**PROBLEM TO SOLVE**
Quote exactly and only this range of lines in the data below: the line that holds "Timing Repair Buffer | 28 | 0.568" to the line that holds "assign display[2] = !c[3]&!c[2]&c[1]&!c[0]", both included.

**DATA FOR THIS TASK**
===== flow/design.v =====
module fifo #(parameter FIFO_DEPTH=16 , FIFO_WIDTH=8) (
  input clk,        
  input reset,      
  input read_en,    
  input write_en,   
  input [FIFO_WIDTH-1:0] data_in,              
  output      empty,                           
  output      full,                            
  output reg  [FIFO_WIDTH-1:0] data_out        
);
localparam PTR_WIDTH = $clog2(FIFO_DEPTH);  
reg [FIFO_WIDTH-1:0]  memory  [FIFO_DEPTH-1:0];
reg [PTR_WIDTH-1:0]  write_ptr; 
reg [PTR_WIDTH-1:0]  read_ptr;
wire [PTR_WIDTH-1:0] write_ptr_next ;   
wire [PTR_WIDTH-1:0] read_ptr_next ;    
wire write_ok ;  
wire read_ok ;   
always @( posedge clk or posedge reset)
  if(reset) begin
    write_ptr  <= 0 ;
    read_ptr   <= 0 ;
  end else begin
    write_ptr <= write_ptr_next ;
    read_ptr  <= read_ptr_next ; 
  end
assign write_ok = write_en & !full ;
assign read_ok  = read_en & !empty ;
always @(posedge clk)             
 if (write_ok) memory[write_ptr] <=  data_in;
always @ (posedge clk)       
 if (read_ok) data_out <= memory[read_ptr] ; 
assign write_ptr_next = write_ok ? ((write_ptr+1) % FIFO_DEPTH) : write_ptr ;  
assign read_ptr_next  = read_ok  ? ((read_ptr+1)  % FIFO_DEPTH) : read_ptr ;   
assign empty  = (read_ptr == write_ptr) ;   
assign full  =  (write_ptr+1)%FIFO_DEPTH == read_ptr ;  
endmodule
module full_design (
input clk,  
input reset,  
input signed [7:0] sym_i,  
input signed [7:0] sym_q,  
input iq_valid ,  
input read_en,
output empty,  
output full, 
output [7:0] data_out
);
 wire [7:0] data; 
 wire data_valid; 
qpsk qpsk_(
	.clk(clk),
	.reset(reset),
	.sym_i(sym_i),
	.sym_q(sym_q),
	.iq_valid(iq_valid),
	.data(data),
	.data_valid(data_valid)
	);
fifo fifo_(
	.clk(clk),
	.reset(reset),
	.read_en(read_en),
	.write_en(data_valid),
	.data_in(data),
	.empty(empty),
	.full(full),
	.data_out(data_out)
	);
endmodule
module qpsk (
input clk,  
input reset,  
input signed [7:0] sym_i,  
input signed [7:0] sym_q,  
input iq_valid ,  
output reg [7:0] data,  
output reg data_valid  
);
reg [3:0] symb_counter;
reg [3:0] last_symb_counter;
reg [7:0] changed_data;
wire [15:0] sel;
always@ (posedge clk) begin
	if(reset)begin
		changed_data<=0;
		symb_counter<=0;
		last_symb_counter<=0;
	end
	else if(iq_valid)begin
		case(sel)
			16'h4040: changed_data[symb_counter+:2]<=2'b11;
			16'h40C0: changed_data[symb_counter+:2]<=2'b10;
			16'hC040: changed_data[symb_counter+:2]<=2'b01;
			16'hC0C0: changed_data[symb_counter+:2]<=2'b00;
			default:  changed_data<=0;
		endcase	
		symb_counter<=(symb_counter+2)%8;	
	end	
	last_symb_counter<=symb_counter;
end
always@(posedge clk) begin
	if (reset) begin
		data_valid<=0;
		data<=0;
	end
	else if((symb_counter%8==0)&&(changed_data>0)&&(symb_counter!=last_symb_counter))begin
			data_valid<=1;
			data<=changed_data;
		end	
	if(data_valid)
		data_valid<=0;
end
assign sel={sym_q,sym_i};
endmodule 

===== flow/run.sh =====
#!/bin/bash
# OpenROAD 26Q1-2900-gdf79404cd8, Yosys 0.63+post, stock flow scripts
make -C /OpenROAD-flow-scripts/flow DESIGN_CONFIG=/design/flow/config.mk WORK_HOME=/design/flow/orfs finish

===== flow/config.mk =====
export PLATFORM = sky130hd
export DESIGN_NAME = full_design
export DESIGN_NICKNAME = full_design
export VERILOG_FILES = /design/flow/design.v
export SDC_FILE = /design/flow/constraint.sdc
export NUM_CORES = 4
export LEC_CHECK = 1
export CORE_UTILIZATION = 50

===== flow/constraint.sdc =====
current_design full_design

set clk_period 4.3
set clk_io_pct 0.2

create_clock -name clk0 -period $clk_period [get_ports {clk}]

set non_clock_inputs [all_inputs -no_clocks]
set_input_delay [expr $clk_period * $clk_io_pct] -clock clk0 $non_clock_inputs
set_output_delay [expr $clk_period * $clk_io_pct] -clock clk0 [all_outputs]
==> flow/design.v <==
module sdram_controller (
    host_addr,
    wr_data,
    wr_enable,
    wr_mask_low,
    wr_mask_high,
    rd_data,
    rd_ready,
    rd_enable,
    ref_lock_req,  
    ref_lock_ack,
    busy, rst_n, clk,
    addr, bank_addr, idata, odata, odata_en, clock_enable, cs_n, ras_n, cas_n, we_n,
    data_mask_low, data_mask_high
);
parameter ROW_WIDTH = 13;
parameter COL_WIDTH = 9;
parameter BANK_WIDTH = 2;
parameter SDRADDR_WIDTH = ROW_WIDTH > COL_WIDTH ? ROW_WIDTH : COL_WIDTH;
parameter HADDR_WIDTH = BANK_WIDTH + ROW_WIDTH + COL_WIDTH;
parameter CLK_FREQUENCY = 100;   
parameter REFRESH_TIME =  32;    
parameter REFRESH_COUNT = 8192;  
localparam CYCLES_BETWEEN_REFRESH = ( CLK_FREQUENCY
                                      * 1_000
                                      * REFRESH_TIME
                                    ) / REFRESH_COUNT;
localparam IDLE      = 5'b00000;
localparam INIT_NOP1 = 5'b01000,
           INIT_PRE1 = 5'b01001,
           INIT_NOP1_1=5'b00101,
           INIT_REF1 = 5'b01010,
           INIT_NOP2 = 5'b01011,
           INIT_REF2 = 5'b01100,
           INIT_NOP3 = 5'b01101,
           INIT_LOAD = 5'b01110,
           INIT_NOP4 = 5'b01111;
localparam REF_PRE  =  5'b00001,
           REF_NOP1 =  5'b00010,
           REF_REF  =  5'b00011,
           REF_NOP2 =  5'b00100;
localparam READ_ACT  = 5'b10000,
           READ_NOP1 = 5'b10001,
           READ_CAS  = 5'b10010,
           READ_NOP2 = 5'b10011,
           READ_READ = 5'b10100;
localparam WRIT_ACT  = 5'b11000,
           WRIT_NOP1 = 5'b11001,
           WRIT_CAS  = 5'b11010,
           WRIT_NOP2 = 5'b11011;
localparam CMD_PALL = 8'b10010001,
           CMD_REF  = 8'b10001000,
           CMD_NOP  = 8'b10111000,
           CMD_MRS  = 8'b1000000x,
           CMD_BACT = 8'b10011xxx,
           CMD_READ = 8'b10101xx1,
           CMD_WRIT = 8'b10100xx1;
input  [HADDR_WIDTH-1:0]   host_addr;
input  [15:0]              wr_data;
input                      wr_enable;
input                      wr_mask_low;
input                      wr_mask_high;
output [15:0]              rd_data;
input                      rd_enable;
output                     rd_ready;
input                      ref_lock_req;
output                     ref_lock_ack;
output                     busy;
input                      rst_n;
input                      clk;
output [SDRADDR_WIDTH-1:0] addr;
output [BANK_WIDTH-1:0]    bank_addr;
input  [15:0]              idata;
output  [15:0]             odata;
output                     odata_en;
output                     clock_enable;
output                     cs_n;
output                     ras_n;
output                     cas_n;
output                     we_n;
output                     data_mask_low;
output                     data_mask_high;
reg  [15:0]              wr_data_r;
reg  [15:0]              rd_data_r;
reg                      busy;
reg                      data_mask_low_r;
reg                      data_mask_high_r;
reg [SDRADDR_WIDTH-1:0]  addr_r;
reg [BANK_WIDTH-1:0]     bank_addr_r;
reg                      rd_ready_r;
reg                      ref_lock_ack;
wire [15:0]              data_output;
wire                     data_mask_low, data_mask_high;
assign data_mask_high = data_mask_high_r;
assign data_mask_low  = data_mask_low_r;
assign rd_data        = rd_data_r;
reg [3:0] state_cnt;
reg [9:0] refresh_cnt;
reg [7:0] command;
reg [4:0] state;
reg [7:0] command_nxt;
reg [3:0] state_cnt_nxt;
reg [4:0] next;
assign {clock_enable, cs_n, ras_n, cas_n, we_n} = command[7:3];
assign bank_addr      = (state[4]) ? bank_addr_r : command[2:1];
assign addr           = (state[4] | state == INIT_LOAD) ? addr_r : { {SDRADDR_WIDTH-11{1'b0}}, command[0], 10'd0 };
assign odata_en = (state == WRIT_CAS) ? 1'b1 : 1'b0;
assign odata = wr_data_r;
assign rd_ready = rd_ready_r;
always @ (posedge clk)
  if (~rst_n)
    begin
    ref_lock_ack <= 1'b0;
    state <= INIT_NOP1;
    command <= CMD_NOP;
    state_cnt <= 4'hf;
    wr_data_r <= 16'b0;
    rd_data_r <= 16'b0;
    busy <= 1'b0;
    end
  else
    begin
    if (state == IDLE)
      ref_lock_ack <= ref_lock_req;
    state <= next;
    command <= command_nxt;
    if (!state_cnt)
      state_cnt <= state_cnt_nxt;
    else
      state_cnt <= state_cnt - 1'b1;
    if (wr_enable)
      wr_data_r <= wr_data;
    rd_data_r <= idata;
    if (state == READ_READ)
      begin
      rd_ready_r <= 1'b1;
      end
    else
      rd_ready_r <= 1'b0;
    busy <= state[4];
    end
always @ (posedge clk)
 if (~rst_n)
   refresh_cnt <= 10'b0;
 else
   if (state == REF_NOP2)
     refresh_cnt <= 10'b0;
   else
     refresh_cnt <= refresh_cnt + 1'b1;
always @*
begin
    if (state[4])
      {data_mask_low_r, data_mask_high_r} = {wr_mask_low, wr_mask_high};
    else
      {data_mask_low_r, data_mask_high_r} = 2'b11;
   bank_addr_r = 2'b00;
   addr_r = {SDRADDR_WIDTH{1'b0}};
   if (state == READ_ACT | state == WRIT_ACT)
     begin
     bank_addr_r = host_addr[HADDR_WIDTH-1:HADDR_WIDTH-(BANK_WIDTH)];
     addr_r = host_addr[HADDR_WIDTH-(BANK_WIDTH+1):HADDR_WIDTH-(BANK_WIDTH+ROW_WIDTH)];
     end
   else if (state == READ_CAS | state == WRIT_CAS)
     begin
     bank_addr_r = host_addr[HADDR_WIDTH-1:HADDR_WIDTH-(BANK_WIDTH)];
     addr_r = {
               {SDRADDR_WIDTH-(11){1'b0}},
               1'b1,                        
               {10-COL_WIDTH{1'b0}},
               host_addr[COL_WIDTH-1:0]
              };
     end
   else if (state == INIT_LOAD)
     begin
     addr_r = {{SDRADDR_WIDTH-10{1'b0}}, 10'b1000110000};
     end
end
always @*
begin
   state_cnt_nxt = 4'd0;
   command_nxt = CMD_NOP;
   if (state == IDLE)
      begin
        if ((refresh_cnt >= CYCLES_BETWEEN_REFRESH) && (ref_lock_req == 1'b0))
          begin
          next = REF_PRE;
          command_nxt = CMD_PALL;
          end
        else if (rd_enable)
          begin
          next = READ_ACT;
          command_nxt = CMD_BACT;
          end
        else if (wr_enable)
          begin
          next = WRIT_ACT;
          command_nxt = CMD_BACT;
          end
        else
          begin
          next = IDLE;
          end
      end
    else
      if (!state_cnt)
        case (state)
          INIT_NOP1:
            begin
            next = INIT_PRE1;
            command_nxt = CMD_PALL;
            end
          INIT_PRE1:
            begin
            next = INIT_NOP1_1;
            end
          INIT_NOP1_1:
            begin
            next = INIT_REF1;
            command_nxt = CMD_REF;
            end
          INIT_REF1:
            begin
            next = INIT_NOP2;
            state_cnt_nxt = 4'd7;
            end
          INIT_NOP2:
            begin
            next = INIT_REF2;
            command_nxt = CMD_REF;
            end
          INIT_REF2:
            begin
            next = INIT_NOP3;
            state_cnt_nxt = 4'd7;
            end
          INIT_NOP3:
            begin
            next = INIT_LOAD;
            command_nxt = CMD_MRS;
            end
          INIT_LOAD:
            begin
            next = INIT_NOP4;
            state_cnt_nxt = 4'd1;
            end
          REF_PRE:
            begin
            next = REF_NOP1;
            end
          REF_NOP1:
            begin
            next = REF_REF;
            command_nxt = CMD_REF;
            end
          REF_REF:
            begin
            next = REF_NOP2;
            state_cnt_nxt = 4'd7;
            end
          WRIT_ACT:
            begin
            next = WRIT_NOP1;
            state_cnt_nxt = 4'd1;
            end
          WRIT_NOP1:
            begin
            next = WRIT_CAS;
            command_nxt = CMD_WRIT;
            end
          WRIT_CAS:
            begin
            next = WRIT_NOP2;
            state_cnt_nxt = 4'd1;
            end
          READ_ACT:
            begin
            next = READ_NOP1;
            state_cnt_nxt = 4'd1;
            end
          READ_NOP1:
            begin
            next = READ_CAS;
            command_nxt = CMD_READ;
            end
          READ_CAS:
            begin
            next = READ_NOP2;
            state_cnt_nxt = 4'd1;
            end
          READ_NOP2:
            begin
            next = READ_READ;
            end
          default:
            begin
            next = IDLE;
            end
          endcase
      else
        begin
        next = state;
        command_nxt = command;
        end
end
endmodule
## flow/config.mk

```make
export PLATFORM = sky130hd
export DESIGN_NAME = fifo
export DESIGN_NICKNAME = fifo
export VERILOG_FILES = /design/flow/design.v
export SDC_FILE = /design/flow/constraint.sdc
export NUM_CORES = 4
export LEC_CHECK = 1
export CORE_AREA = 10 10 111 111
export DIE_AREA = 0 0 121 121
```

## flow/run.sh

```bash
#!/bin/bash
# OpenROAD 26Q1-2900-gdf79404cd8, Yosys 0.63+post, stock flow scripts
make -C /OpenROAD-flow-scripts/flow DESIGN_CONFIG=/design/flow/config.mk WORK_HOME=/design/flow/orfs finish
```
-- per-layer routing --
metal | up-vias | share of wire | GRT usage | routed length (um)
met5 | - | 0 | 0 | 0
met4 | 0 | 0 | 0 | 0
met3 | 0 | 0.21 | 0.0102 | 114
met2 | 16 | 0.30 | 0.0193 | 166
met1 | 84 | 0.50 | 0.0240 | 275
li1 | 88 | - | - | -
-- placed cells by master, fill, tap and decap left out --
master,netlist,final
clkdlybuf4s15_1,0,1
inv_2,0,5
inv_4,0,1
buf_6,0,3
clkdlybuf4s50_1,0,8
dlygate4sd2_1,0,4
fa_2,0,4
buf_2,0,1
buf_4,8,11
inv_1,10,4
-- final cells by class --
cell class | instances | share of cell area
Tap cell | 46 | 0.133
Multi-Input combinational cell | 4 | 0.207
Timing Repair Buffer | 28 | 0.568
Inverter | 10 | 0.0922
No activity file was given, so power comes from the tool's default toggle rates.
==> flow/design.v <==
module part3(HEX0, SW);
   input [0:3] SW;
   output [6:0] HEX0;
	hex_decoder u0(
		.c(SW),
		.display(HEX0)
	);
endmodule
module hex_decoder(c, display);
	input [3:0] c;
	output [6:0] display;
	assign display[0] = !c[3]&!c[2]&!c[1]&c[0] | !c[3]&c[2]&!c[1]&!c[0] | c[3]&!c[2]&c[1]&c[0] | c[3]&c[2]&!c[1]&c[0];
	assign display[1] = !c[3]&c[2]&!c[1]&c[0] | !c[3]&c[2]&c[1]&!c[0] | c[3]&!c[2]&c[1]&c[0] | c[3]&c[2]&!c[1]&!c[0] | c[3]&c[2]&c[1]&!c[0] | c[3]&c[2]&c[1]&c[0];
	assign display[2] = !c[3]&!c[2]&c[1]&!c[0] | c[3]&c[2]&!c[1]&!c[0] | c[3]&c[2]&c[1]&!c[0] | c[3]&c[2]&c[1]&c[0];
	assign display[3] = !c[3]&!c[2]&!c[1]&c[0] | !c[3]&c[2]&!c[1]&!c[0] | !c[3]&c[2]&c[1]&c[0] | c[3]&!c[2]&c[1]&!c[0] | c[3]&c[2]&c[1]&c[0];
	assign display[4] = !c[3]&!c[2]&!c[1]&c[0] | !c[3]&!c[2]&c[1]&c[0] | !c[3]&c[2]&!c[1]&!c[0] | !c[3]&c[2]&!c[1]&c[0] | !c[3]&c[2]&c[1]&c[0] | c[3]&!c[2]&!c[1]&c[0];
	assign display[5] = !c[3]&!c[2]&!c[1]&c[0] | !c[3]&!c[2]&c[1]&!c[0] | !c[3]&!c[2]&c[1]&c[0] | !c[3]&c[2]&c[1]&c[0] | c[3]&c[2]&!c[1]&c[0];
	assign display[6] = !c[3]&!c[2]&!c[1]&!c[0] | !c[3]&!c[2]&!c[1]&c[0] | !c[3]&c[2]&c[1]&c[0] | c[3]&c[2]&!c[1]&!c[0];
endmodule
==> flow/run.sh <==
#!/bin/bash
# OpenROAD 26Q1-2900-gdf79404cd8, Yosys 0.63+post, stock flow scripts
make -C /OpenROAD-flow-scripts/flow DESIGN_CONFIG=/design/flow/config.mk WORK_HOME=/design/flow/orfs finish
==> flow/config.mk <==
export PLATFORM = sky130hd
export DESIGN_NAME = part3
export DESIGN_NICKNAME = part3
export VERILOG_FILES = /design/flow/design.v
export SDC_FILE = /design/flow/constraint.sdc
export NUM_CORES = 4
export LEC_CHECK = 1
export CORE_AREA = 10 10 70 70
export DIE_AREA = 0 0 80 80
==> flow/constraint.sdc <==
current_design part3

set clk_period 1.8
set clk_io_pct 0.2

create_clock -name clk0 -period $clk_period

set non_clock_inputs [all_inputs -no_clocks]
set_input_delay [expr $clk_period * $clk_io_pct] -clock clk0 $non_clock_inputs
set_output_delay [expr $clk_period * $clk_io_pct] -clock clk0 [all_outputs]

**RESULT OF THE EXERCISE**
Timing Repair Buffer | 28 | 0.568
Inverter | 10 | 0.0922
No activity file was given, so power comes from the tool's default toggle rates.
==> flow/design.v <==
module part3(HEX0, SW);
   input [0:3] SW;
   output [6:0] HEX0;
	hex_decoder u0(
		.c(SW),
		.display(HEX0)
	);
endmodule
module hex_decoder(c, display);
	input [3:0] c;
	output [6:0] display;
	assign display[0] = !c[3]&!c[2]&!c[1]&c[0] | !c[3]&c[2]&!c[1]&!c[0] | c[3]&!c[2]&c[1]&c[0] | c[3]&c[2]&!c[1]&c[0];
	assign display[1] = !c[3]&c[2]&!c[1]&c[0] | !c[3]&c[2]&c[1]&!c[0] | c[3]&!c[2]&c[1]&c[0] | c[3]&c[2]&!c[1]&!c[0] | c[3]&c[2]&c[1]&!c[0] | c[3]&c[2]&c[1]&c[0];
	assign display[2] = !c[3]&!c[2]&c[1]&!c[0] | c[3]&c[2]&!c[1]&!c[0] | c[3]&c[2]&c[1]&!c[0] | c[3]&c[2]&c[1]&c[0];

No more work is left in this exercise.